In contrast with Chile,
housing subsidies in much of Latin America have largely replaced housing
credit and household savings rather than stimulated these more
sustainable forms of home finance. Housing subsidies (direct-demand
subsidies as well as other modes of subvention) have also widely served
political ends – to gain votes of household beneficiaries and to channel
housing development and finance business to firms that are allies or
friends. Housing subsidy systems also often develop incrementally
without following basic principles (transparency, targeting, efficiency,
administrative simplicity, sustainability) and join many components
(land discounts, below-market interest rate loans, prompt-payment
discounts, direct-demand subsidies, and others) into a convoluted whole
(Hoek-Smit, 2005).
Finally, urban land
prices tend to rise to consume ever-greater portions of the subsidy,
even in Chile. Pumping more money – whether subsidies or credit – into
a housing and land system suffering from important bottlenecks tends to
raise land prices rather than reach targeted households.
These problems have
resulted in uneven experiences with direct-demand housing subsidies and
in poor performance in enabling formal sector systems to reach
low-income families in most Latin American countries, although they are
often an improvement on the supply-side subsidies that they have
replaced. Here, as in most of the developing world (Africa, South
Asia), informal development continues to have a predominant role in
low-income shelter and settlement, and formalizing informal development
remains the most viable overall approach to affordable housing (Soliman,
2004). New technologies and approaches to financing such as housing
microfinance (Ferguson, 2004; UN-Habitat, 2005) and providing land for
progressive development of many different types of low-cost housing
solutions (Ferguson, 2003b) that reproduce but reduce the costs and
increase the benefits of progressive housing represent the way forward
in these areas.
The East Asian approach
(e.g. Singapore, Hong Kong, China) to stimulating formal sector housing
development contrasts with, as well as has some similarities to, that of
Latin America. The East Asian housing strategy has accompanied rapid
GDP growth and has occurred in the context of the region’s overall
approach to economic development, often called the “developmental
state.” In addition, governments have either owned or managed a great
deal of urban land. The interventionist public role in land
development and the extremely high densities of East Asian cities have
resulted primarily in high-rise apartment building. Finally, as Chile
and Costa Rica, governments of East Asian countries have invested large
sums over long periods in affordable housing, funded the production of
large numbers of units relative to new household formation, and thus
have substantially reduced the number and size of urban informal
settlements.
Development on the Urban Fringe and in
the City Center, and Improving Urban Environmental Sustainability
Development on the urban fringe increasingly takes polarized
forms in developing countries. Low-income households – although not the
poorest, whose main priority is to live as close as possible to jobs in
the city center – tend to occupy sprawling informal subdivisions on the
periphery. Subsidized government housing development for low- and
moderate-income families depends on the availability of low-cost land,
also located on or beyond the urban fringe. At the other end of the
income spectrum, the elite follow manufacturing subsidiaries of
international companies, universities, local high-tech manufacturers,
and international service-providers, and commercial establishments to
the suburbs, and increasingly live in gated suburban communities.

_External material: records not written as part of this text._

From an optimization exercise on the open Yosys and OpenROAD flow, aimed at small area, a short achievable clock period and few clock cycles per item; shortcuts taken in it are not production practice. Only simulation tests tie the RTL to the original design; equivalence was not proved. Power is estimated from default activity; no workload was simulated.

Setup of job 1412:
Design sensor_min_max_block_average, start of the top module:
module sensor_min_max_block_average (
   input  logic                                clock,
   input  logic                                reset,
   input  logic                                req_valid,
   output logic                                req_ready,
   input  logic [smmba_pkg::SLOT_W-1:0]        req_sample_slot,
   input  logic [smmba_pkg::GAS_W-1:0]         req_gas_ppm,
   input  logic signed [smmba_pkg::TEMP_W-1:0] req_temperature,
   input  logic [smmba_pkg::HUMIN_W-1:0]       req_humidity,
   output logic                                rsp_valid,
   input  logic                                rsp_ready,
   output logic [smmba_pkg::GAS_W-1:0]         rsp_gas_max,
   output logic [smmba_pkg::GAS_W-1:0]         rsp_gas_min,
   output logic signed [smmba_pkg::TEMP_W-1:0] rsp_temp_max,
   output logic signed [smmba_pkg::TEMP_W-1:0] rsp_temp_min,
   output logic [smmba_pkg::HUMID_W-1:0]       rsp_humid_max,
   output logic [smmba_pkg::HUMID_W-1:0]       rsp_humid_min,
   output logic                                rsp_average_valid,
   output logic [smmba_pkg::BYTE_W-1:0]        rsp_average_value,
   output logic [smmba_pkg::POS_W-1:0]         rsp_history_position
);
   localparam int SLOT_W  = smmba_pkg::SLOT_W;
   localparam int BYTE_W  = smmba_pkg::BYTE_W;
   localparam int ACC_W   = smmba_pkg::ACC_W;
   localparam int GAS_W   = smmba_pkg::GAS_W;
   localparam int TEMP_W  = smmba_pkg::TEMP_W;
   localparam int HUMIN_W = smmba_pkg::HUMIN_W;
  ...
export LEC_CHECK = 0
export CAP_MARGIN = 20
export CORE_MARGIN = 2
export CORE_UTILIZATION = 50
export PLACE_DENSITY = 0.7
export SETUP_SLACK_MARGIN = 4.2
export SLEW_MARGIN = 20
create_clock -name core_clock -period 7.0 [get_ports {clock}]
standard.sh (not shown) runs the stock make flow with config.mk's settings and CLKGATE_MAP_FILE= SYNTH_SCRIPT=/design/flow/synth_recipe.tcl, a recipe that flattens the netlist after the stock synthesis.
==> flow/flow/run.sh <==
#!/bin/bash
# The standard layout (standard.sh, unchanged synthesis and steps), with
# the port buffers inserted as the smallest buffer cell; repair upsizes the
# ones on critical paths. Each tool's output goes to standard.log.
set -o pipefail
export BUFFER_PORTS_ARGS="-buffer_cell sky130_fd_sc_hd__buf_1"
bash standard.sh > standard.log 2>&1
Job 1412 did not stop at any stage, and its layout met the timing, DRC and antenna checks.
Testbench counts of job 1412, summed over its fixed seeds: cycles 16,400, items 16,384.
The inputs of job 7269 differ from those of job 1412 as listed below.
- clearing PLACE_DENSITY, which used to be 0.7
- swapping 50 for 40 in CORE_UTILIZATION
- swapping 4.2 for 4.0 in SETUP_SLACK_MARGIN
--- outcome ---
Switching share of total power: job 7269 < job 1412
Global-route usage for job 7269 is lower than for job 1412.
Job 7269 vs job 1412 — final critical-path required period rose 0.21 ns.
Die: job 7269 bigger than job 1412
Job 7269 gives less worst setup slack than job 1412 did.
Job 7269 vs. job 1412: die extent in x moved up, share of the final layout cell area in sequential cells moved up, count of plain and timing-repair buffers in the layout moved down.
Area of the placeable core ends up higher on job 7269.
Going from job 1412 to job 7269, part of the cycle the worst path needs increased by 2.9 points relative to the old numbers; wire length increased by about 1% relative to the old numbers.
> inputs changed (job 7269 -> job 974)
- setting TNS_END_PERCENT to 50 for the first time
- changing SETUP_SLACK_MARGIN from 4.0 to 4.6
## What came out
- Summary of job 974 over job 7269: required time at the worst-slack endpoint rose 0.03 ns; average vias per placed instance about even; share of cell area taken by flip-flops and latches fell 4.4 points.
- Both conditions hold for job 974: the flow ran to the end and the final layout passed the timing, DRC and antenna checks.
- Job 7269 did not stop at any stage, and its layout met the timing, DRC and antenna checks.
- On clock-buffer cell count, the higher figure sits with job 7269, not job 974.
- Comparing overall via count from detail_route for job 7269 and job 974, the smaller number came from job 7269.
- Total combinational power went up by more than a quarter going from job 7269 to job 974.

The resulting sprawl has strong negative environmental
impacts. It consumes agricultural and environmentally sensitive land.

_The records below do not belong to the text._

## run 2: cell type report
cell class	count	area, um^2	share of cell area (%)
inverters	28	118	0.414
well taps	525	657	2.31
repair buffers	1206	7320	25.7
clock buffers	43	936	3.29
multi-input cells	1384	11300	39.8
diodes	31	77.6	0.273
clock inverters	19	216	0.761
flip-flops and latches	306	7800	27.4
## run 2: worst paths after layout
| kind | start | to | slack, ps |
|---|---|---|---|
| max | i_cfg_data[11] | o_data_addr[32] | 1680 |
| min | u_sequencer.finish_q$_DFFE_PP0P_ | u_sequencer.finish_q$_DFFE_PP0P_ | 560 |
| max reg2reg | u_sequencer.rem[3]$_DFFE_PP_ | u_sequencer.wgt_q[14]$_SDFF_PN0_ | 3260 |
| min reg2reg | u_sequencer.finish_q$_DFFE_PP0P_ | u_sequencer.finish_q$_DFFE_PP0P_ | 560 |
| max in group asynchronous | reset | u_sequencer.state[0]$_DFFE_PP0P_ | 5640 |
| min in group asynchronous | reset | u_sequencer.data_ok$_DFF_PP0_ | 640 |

Metropolitan growth also contributes to threatening an absolute global
shortage of fresh water. Utility companies must go farther afield to
obtain new sources of water, and spend skyrocketing sums on processing,
pumping, and transporting it to increasingly extensive service areas.

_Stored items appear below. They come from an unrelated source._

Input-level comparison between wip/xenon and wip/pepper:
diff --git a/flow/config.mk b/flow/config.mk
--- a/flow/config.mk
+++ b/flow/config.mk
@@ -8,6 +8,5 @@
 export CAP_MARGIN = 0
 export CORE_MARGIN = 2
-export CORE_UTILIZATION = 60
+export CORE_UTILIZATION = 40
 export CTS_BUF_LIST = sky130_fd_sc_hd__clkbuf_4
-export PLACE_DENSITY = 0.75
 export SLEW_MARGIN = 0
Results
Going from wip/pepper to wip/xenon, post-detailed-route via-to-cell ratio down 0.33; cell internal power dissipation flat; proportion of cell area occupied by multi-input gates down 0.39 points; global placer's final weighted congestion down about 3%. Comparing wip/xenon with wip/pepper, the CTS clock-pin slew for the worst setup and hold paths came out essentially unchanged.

Desalinization technologies may have a role to play here in coastal
cities. Most troubling of all, sprawl joined with the export of old,
highly-polluting manufacturing, power generation, and automotive
technologies has substantially increased the emissions of carbon dioxide
and other greenhouse gases throughout the world, greatly contributing to
the rapidly growing global crisis of climate change.
The alternative to sprawl involves greater densification of
existing urban areas, particularly around transport nodes. In this
regard, many larger and older developing country metropolitan areas have
come to assume the spatial form of U.S. cities. Congestion, crime, and
the flight of middle-class households to the suburbs has left behind
central cities confronted with declining population and employment.
Redevelopment of central cities appears to make sense. After
all, these areas already have developed infrastructure systems and
widely available services, and they are located much closer to most jobs
than the peripheral urban communities. On closer inspection, however,
the costs of purchasing, cleaning (necessary for “brownfields” sites
formerly used for polluting industries), and developing centrally
located sites are usually higher than development costs on the fringe.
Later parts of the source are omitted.